Recorded data:
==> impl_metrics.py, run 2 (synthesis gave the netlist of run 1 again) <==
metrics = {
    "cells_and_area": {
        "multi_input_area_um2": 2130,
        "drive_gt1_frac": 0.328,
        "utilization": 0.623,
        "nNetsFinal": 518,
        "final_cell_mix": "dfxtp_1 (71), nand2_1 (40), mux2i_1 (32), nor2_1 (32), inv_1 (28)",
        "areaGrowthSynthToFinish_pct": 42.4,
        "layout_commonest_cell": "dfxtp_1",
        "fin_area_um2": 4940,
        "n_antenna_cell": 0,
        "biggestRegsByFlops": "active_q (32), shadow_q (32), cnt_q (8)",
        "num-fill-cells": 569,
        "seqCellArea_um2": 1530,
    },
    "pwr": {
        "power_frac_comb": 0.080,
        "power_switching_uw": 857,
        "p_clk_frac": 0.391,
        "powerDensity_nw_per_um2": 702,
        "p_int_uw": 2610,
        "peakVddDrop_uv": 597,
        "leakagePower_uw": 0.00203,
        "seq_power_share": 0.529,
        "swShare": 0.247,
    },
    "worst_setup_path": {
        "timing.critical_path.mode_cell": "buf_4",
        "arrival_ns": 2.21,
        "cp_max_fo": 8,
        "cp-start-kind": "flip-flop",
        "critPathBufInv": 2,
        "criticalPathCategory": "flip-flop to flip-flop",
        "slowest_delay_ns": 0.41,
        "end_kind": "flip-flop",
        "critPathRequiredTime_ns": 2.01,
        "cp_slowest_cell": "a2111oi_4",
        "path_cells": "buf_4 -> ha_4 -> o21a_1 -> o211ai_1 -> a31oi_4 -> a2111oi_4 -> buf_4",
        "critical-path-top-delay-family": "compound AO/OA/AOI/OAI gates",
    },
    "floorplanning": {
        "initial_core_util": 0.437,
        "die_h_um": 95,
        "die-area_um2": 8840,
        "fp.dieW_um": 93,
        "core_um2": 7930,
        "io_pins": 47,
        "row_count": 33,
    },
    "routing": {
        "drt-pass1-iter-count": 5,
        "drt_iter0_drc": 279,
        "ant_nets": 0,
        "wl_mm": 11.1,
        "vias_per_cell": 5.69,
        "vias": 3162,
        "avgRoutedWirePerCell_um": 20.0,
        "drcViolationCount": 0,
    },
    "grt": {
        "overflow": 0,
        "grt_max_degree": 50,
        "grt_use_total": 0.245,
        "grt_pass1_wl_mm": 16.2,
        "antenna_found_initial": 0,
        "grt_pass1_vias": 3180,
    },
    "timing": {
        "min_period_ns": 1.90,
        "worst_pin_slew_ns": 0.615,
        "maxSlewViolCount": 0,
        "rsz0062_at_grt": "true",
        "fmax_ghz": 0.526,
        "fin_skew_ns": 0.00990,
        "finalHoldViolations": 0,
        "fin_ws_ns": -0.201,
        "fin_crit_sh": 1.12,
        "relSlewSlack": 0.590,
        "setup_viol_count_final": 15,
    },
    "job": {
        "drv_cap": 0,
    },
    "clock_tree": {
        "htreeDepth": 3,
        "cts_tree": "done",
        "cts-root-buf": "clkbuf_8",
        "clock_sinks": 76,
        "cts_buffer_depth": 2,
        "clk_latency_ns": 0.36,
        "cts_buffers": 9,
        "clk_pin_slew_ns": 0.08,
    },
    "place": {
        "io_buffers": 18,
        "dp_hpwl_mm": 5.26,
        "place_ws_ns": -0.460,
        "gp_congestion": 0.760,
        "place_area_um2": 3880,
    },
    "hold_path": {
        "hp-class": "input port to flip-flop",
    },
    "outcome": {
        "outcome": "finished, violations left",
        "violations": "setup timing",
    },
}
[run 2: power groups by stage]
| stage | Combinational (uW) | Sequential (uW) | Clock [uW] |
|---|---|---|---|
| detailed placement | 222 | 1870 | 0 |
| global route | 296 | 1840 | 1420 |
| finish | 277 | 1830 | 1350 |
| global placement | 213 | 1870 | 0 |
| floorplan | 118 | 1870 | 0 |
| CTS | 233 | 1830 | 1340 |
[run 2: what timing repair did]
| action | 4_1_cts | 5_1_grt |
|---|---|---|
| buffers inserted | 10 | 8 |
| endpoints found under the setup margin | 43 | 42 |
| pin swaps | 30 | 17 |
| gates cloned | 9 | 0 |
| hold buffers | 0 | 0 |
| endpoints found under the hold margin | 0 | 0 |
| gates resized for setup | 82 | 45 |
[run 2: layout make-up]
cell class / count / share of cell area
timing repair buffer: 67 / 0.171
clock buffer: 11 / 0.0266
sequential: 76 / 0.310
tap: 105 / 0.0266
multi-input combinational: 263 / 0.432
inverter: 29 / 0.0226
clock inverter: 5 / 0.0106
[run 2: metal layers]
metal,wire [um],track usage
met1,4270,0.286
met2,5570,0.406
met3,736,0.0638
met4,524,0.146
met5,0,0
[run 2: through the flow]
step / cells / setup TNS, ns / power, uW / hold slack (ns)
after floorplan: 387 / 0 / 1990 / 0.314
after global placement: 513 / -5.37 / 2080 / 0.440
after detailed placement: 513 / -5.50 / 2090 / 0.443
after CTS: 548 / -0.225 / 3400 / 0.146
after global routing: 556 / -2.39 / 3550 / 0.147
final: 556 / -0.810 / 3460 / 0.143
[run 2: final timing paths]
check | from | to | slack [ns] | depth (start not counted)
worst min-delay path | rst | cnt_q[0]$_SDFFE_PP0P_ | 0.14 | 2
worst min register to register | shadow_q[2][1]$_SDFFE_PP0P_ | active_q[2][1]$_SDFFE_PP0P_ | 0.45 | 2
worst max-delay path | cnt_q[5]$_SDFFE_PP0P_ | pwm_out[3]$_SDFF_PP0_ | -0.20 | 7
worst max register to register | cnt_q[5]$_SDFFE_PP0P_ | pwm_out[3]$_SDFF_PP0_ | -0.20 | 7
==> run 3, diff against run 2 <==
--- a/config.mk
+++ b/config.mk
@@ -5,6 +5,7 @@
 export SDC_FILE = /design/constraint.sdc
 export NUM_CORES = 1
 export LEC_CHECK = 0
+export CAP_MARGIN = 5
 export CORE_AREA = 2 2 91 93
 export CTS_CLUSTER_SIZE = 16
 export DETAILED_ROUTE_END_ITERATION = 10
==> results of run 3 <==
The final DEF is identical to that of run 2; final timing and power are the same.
---
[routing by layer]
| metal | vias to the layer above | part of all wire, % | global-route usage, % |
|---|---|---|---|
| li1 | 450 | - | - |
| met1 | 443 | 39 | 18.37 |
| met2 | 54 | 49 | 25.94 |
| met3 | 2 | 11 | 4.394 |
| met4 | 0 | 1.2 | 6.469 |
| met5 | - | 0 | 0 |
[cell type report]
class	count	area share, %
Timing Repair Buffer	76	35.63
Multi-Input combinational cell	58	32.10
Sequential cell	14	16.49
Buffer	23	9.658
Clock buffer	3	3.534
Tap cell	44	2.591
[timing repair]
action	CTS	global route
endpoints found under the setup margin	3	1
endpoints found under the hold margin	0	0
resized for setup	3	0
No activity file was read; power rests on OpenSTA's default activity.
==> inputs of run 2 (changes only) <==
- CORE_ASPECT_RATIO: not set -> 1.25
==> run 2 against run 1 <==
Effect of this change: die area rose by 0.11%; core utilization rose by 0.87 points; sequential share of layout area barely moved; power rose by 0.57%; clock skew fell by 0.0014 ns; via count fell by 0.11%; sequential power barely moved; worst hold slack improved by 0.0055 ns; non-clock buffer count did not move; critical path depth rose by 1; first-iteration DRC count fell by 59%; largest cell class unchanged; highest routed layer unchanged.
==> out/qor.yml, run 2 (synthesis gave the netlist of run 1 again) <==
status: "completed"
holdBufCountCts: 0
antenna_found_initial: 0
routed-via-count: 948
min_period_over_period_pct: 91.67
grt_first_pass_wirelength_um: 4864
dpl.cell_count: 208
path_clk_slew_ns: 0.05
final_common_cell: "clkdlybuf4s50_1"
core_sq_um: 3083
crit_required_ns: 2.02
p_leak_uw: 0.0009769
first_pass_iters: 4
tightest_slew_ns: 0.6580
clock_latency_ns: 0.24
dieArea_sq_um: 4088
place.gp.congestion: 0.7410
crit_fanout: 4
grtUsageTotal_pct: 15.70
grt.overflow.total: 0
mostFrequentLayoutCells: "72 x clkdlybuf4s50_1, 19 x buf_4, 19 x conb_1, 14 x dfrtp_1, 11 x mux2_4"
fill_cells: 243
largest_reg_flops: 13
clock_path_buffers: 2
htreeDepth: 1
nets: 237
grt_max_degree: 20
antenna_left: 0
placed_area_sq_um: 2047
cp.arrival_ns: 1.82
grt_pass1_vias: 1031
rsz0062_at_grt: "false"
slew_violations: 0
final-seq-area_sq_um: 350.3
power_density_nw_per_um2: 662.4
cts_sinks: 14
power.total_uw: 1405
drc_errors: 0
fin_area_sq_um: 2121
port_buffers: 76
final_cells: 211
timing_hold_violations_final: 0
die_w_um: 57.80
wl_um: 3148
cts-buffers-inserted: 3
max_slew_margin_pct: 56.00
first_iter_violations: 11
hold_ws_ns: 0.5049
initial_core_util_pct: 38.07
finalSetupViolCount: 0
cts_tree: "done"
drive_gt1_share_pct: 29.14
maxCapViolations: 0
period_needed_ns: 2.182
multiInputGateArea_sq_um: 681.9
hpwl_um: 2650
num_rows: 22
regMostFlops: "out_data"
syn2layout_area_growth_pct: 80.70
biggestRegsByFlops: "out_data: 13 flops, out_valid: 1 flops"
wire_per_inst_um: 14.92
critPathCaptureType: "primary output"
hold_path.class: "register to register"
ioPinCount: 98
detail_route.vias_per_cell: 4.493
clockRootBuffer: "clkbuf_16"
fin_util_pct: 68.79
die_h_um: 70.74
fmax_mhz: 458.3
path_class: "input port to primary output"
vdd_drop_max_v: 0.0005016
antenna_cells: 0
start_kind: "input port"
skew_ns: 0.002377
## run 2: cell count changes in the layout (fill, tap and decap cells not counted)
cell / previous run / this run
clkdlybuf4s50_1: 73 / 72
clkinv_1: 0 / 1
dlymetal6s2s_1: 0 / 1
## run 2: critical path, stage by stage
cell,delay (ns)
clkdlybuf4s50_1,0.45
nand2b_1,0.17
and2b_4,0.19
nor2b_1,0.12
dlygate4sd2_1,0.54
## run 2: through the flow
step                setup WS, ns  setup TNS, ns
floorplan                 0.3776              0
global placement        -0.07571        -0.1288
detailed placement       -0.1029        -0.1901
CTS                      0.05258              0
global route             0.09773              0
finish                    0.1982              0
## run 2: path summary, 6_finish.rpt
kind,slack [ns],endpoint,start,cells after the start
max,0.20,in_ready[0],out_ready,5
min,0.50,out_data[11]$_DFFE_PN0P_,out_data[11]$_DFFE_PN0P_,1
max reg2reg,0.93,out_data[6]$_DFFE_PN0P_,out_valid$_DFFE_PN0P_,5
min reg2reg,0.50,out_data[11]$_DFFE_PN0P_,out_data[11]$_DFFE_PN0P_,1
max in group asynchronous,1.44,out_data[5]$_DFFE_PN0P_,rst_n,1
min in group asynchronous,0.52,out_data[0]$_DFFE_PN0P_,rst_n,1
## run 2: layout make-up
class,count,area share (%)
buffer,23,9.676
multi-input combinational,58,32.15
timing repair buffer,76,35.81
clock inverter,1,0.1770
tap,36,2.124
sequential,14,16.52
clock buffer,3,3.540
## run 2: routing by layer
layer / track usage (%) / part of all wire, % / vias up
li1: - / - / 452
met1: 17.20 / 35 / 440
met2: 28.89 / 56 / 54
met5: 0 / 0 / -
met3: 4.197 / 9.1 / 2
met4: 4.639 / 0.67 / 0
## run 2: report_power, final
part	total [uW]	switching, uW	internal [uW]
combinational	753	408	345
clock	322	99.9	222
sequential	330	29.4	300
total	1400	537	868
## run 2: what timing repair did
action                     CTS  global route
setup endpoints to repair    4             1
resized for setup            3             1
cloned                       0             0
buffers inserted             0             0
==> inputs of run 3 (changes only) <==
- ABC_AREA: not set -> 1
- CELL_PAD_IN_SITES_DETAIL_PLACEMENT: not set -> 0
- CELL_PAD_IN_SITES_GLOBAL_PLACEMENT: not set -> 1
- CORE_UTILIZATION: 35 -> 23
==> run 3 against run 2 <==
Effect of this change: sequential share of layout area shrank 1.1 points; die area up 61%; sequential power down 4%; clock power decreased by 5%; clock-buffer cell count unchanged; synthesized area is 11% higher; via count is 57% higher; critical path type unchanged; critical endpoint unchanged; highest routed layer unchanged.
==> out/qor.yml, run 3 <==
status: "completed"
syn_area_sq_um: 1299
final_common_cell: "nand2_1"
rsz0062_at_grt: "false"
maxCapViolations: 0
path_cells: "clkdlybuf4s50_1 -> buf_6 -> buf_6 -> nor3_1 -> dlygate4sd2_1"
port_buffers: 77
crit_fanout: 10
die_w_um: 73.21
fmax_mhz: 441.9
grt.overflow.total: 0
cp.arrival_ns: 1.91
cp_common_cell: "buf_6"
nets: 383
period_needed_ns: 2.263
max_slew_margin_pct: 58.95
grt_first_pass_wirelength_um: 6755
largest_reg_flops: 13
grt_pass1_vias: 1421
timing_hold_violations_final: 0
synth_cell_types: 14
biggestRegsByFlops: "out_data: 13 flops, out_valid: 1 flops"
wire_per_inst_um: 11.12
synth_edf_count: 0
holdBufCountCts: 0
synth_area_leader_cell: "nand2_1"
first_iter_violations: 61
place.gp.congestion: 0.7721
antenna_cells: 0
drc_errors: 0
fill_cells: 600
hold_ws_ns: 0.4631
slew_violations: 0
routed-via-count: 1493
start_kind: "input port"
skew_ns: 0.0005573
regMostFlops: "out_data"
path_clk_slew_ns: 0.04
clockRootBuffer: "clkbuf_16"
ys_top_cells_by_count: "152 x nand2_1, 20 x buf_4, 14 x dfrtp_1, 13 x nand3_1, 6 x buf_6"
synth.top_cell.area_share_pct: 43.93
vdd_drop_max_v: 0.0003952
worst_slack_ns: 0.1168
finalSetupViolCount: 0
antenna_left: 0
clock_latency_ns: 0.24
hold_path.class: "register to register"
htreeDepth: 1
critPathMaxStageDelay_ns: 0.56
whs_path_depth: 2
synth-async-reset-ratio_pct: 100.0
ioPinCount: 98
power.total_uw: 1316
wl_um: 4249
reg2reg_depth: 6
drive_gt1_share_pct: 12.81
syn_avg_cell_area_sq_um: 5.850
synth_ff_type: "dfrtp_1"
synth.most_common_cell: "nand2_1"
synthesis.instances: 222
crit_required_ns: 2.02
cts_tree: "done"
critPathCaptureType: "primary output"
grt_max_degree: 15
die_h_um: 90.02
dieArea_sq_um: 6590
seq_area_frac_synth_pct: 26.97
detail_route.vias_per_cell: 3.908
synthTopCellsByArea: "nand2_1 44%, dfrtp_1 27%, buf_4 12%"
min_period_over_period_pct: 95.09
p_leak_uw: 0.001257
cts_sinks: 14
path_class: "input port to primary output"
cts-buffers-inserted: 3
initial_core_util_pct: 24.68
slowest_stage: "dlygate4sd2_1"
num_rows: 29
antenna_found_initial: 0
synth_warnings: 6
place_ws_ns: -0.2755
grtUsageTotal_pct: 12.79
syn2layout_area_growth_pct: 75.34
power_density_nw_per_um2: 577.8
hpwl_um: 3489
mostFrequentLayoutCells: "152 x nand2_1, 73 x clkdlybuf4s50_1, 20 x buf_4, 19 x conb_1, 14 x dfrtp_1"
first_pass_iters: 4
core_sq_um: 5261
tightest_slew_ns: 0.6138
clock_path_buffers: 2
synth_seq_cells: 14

Goal of the exercise: Transcribe each line of the data above, unaltered, from the one where "export CORE_AREA = 2 2 91 93" appears to the one where "The final DEF" appears, inclusive of both.

Output of the exercise:
 export CORE_AREA = 2 2 91 93
 export CTS_CLUSTER_SIZE = 16
 export DETAILED_ROUTE_END_ITERATION = 10
==> results of run 3 <==
The final DEF is identical to that of run 2; final timing and power are the same.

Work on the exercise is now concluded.